Entries shown ::
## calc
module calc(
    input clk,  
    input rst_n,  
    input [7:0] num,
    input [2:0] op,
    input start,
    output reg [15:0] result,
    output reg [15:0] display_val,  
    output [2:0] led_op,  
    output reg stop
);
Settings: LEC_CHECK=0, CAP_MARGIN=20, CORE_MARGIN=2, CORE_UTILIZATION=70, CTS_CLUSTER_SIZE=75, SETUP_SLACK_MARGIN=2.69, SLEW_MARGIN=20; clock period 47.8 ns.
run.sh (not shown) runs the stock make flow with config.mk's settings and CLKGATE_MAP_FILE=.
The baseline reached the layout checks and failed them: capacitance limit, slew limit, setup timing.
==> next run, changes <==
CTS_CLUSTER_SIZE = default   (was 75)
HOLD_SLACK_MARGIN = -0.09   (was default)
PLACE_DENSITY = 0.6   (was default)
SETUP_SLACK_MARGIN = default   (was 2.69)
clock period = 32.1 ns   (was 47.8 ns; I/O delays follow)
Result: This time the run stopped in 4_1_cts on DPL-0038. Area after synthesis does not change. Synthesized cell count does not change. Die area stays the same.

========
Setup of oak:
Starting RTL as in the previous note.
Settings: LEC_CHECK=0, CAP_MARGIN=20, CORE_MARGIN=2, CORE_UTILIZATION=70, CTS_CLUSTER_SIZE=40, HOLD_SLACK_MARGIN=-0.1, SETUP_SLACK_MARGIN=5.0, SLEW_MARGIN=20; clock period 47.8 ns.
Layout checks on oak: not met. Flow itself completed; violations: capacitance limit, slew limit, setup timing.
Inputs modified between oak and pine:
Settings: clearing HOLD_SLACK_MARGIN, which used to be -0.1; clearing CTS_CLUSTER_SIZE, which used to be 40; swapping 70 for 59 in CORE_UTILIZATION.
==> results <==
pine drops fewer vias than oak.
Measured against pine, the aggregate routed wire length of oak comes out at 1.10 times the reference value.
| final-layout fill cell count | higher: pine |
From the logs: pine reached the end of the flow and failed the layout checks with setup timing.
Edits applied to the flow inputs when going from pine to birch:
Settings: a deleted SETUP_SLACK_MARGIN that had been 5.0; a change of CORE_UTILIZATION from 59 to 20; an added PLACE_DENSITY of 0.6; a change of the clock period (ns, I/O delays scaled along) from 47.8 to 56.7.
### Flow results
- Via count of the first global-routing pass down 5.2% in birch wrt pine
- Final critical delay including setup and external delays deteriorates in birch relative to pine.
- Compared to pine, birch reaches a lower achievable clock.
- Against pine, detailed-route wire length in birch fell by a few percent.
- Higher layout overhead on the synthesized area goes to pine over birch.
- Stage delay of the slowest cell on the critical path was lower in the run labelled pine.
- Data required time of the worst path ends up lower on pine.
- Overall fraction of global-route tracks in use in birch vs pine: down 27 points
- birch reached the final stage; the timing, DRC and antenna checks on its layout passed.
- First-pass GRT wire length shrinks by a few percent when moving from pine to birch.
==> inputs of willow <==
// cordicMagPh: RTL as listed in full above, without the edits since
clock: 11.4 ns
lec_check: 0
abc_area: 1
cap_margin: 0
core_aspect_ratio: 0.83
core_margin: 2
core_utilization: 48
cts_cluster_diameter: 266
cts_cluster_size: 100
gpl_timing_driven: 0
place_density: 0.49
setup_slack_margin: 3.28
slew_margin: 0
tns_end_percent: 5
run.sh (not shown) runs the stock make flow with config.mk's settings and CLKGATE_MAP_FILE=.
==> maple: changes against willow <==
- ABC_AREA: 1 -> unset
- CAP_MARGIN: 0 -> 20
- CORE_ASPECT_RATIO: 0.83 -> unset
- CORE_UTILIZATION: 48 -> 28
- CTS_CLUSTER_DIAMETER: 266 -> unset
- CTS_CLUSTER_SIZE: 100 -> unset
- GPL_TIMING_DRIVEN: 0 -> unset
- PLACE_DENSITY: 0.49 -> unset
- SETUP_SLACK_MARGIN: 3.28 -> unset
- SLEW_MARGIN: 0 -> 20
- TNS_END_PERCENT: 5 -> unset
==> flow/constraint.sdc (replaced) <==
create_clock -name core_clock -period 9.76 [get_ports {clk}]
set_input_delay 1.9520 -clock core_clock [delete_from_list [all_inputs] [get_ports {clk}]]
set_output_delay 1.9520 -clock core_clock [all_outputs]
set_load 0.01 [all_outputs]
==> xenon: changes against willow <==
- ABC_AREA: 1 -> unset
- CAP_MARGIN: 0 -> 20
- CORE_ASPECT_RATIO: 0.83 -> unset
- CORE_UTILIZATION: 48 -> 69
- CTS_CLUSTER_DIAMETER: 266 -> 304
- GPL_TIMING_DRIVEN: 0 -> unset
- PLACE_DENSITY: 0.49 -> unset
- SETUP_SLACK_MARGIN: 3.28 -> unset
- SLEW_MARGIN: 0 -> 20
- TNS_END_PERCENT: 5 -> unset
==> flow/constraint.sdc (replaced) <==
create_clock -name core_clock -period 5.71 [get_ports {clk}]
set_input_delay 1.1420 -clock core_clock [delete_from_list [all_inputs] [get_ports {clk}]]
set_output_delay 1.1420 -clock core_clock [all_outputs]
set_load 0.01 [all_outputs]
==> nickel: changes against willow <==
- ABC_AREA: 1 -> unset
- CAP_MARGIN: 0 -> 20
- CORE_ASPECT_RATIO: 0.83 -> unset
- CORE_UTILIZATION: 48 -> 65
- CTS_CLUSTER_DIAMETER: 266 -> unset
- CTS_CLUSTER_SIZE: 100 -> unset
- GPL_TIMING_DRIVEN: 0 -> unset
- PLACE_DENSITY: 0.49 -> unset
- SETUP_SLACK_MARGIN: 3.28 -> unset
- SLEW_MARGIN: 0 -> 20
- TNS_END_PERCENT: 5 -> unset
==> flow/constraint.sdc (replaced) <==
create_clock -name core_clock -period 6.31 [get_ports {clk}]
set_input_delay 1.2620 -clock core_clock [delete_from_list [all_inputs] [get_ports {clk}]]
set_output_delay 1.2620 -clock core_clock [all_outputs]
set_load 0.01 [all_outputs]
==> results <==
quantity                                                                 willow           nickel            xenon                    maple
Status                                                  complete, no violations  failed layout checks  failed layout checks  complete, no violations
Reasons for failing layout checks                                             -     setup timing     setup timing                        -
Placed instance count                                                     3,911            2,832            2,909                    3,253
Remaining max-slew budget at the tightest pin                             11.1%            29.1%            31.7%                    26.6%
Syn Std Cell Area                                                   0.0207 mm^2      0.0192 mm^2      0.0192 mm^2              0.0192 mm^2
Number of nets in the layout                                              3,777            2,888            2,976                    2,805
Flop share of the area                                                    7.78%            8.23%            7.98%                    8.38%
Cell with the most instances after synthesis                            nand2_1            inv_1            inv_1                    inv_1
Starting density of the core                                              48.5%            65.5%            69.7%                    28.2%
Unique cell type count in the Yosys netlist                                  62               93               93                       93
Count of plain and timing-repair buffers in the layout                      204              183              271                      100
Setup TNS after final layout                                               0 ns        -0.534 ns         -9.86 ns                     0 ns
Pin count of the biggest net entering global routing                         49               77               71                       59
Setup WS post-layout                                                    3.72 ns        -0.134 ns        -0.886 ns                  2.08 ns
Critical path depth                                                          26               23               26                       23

About this exercise :: The lines you need run from the one containing "Unique cell type" to the end of the listing. Output exactly those, both ends included.

Reply ::
Unique cell type count in the Yosys netlist                                  62               93               93                       93
Count of plain and timing-repair buffers in the layout                      204              183              271                      100
Setup TNS after final layout                                               0 ns        -0.534 ns         -9.86 ns                     0 ns
Pin count of the biggest net entering global routing                         49               77               71                       59
Setup WS post-layout                                                    3.72 ns        -0.134 ns        -0.886 ns                  2.08 ns
Critical path depth                                                          26               23               26                       23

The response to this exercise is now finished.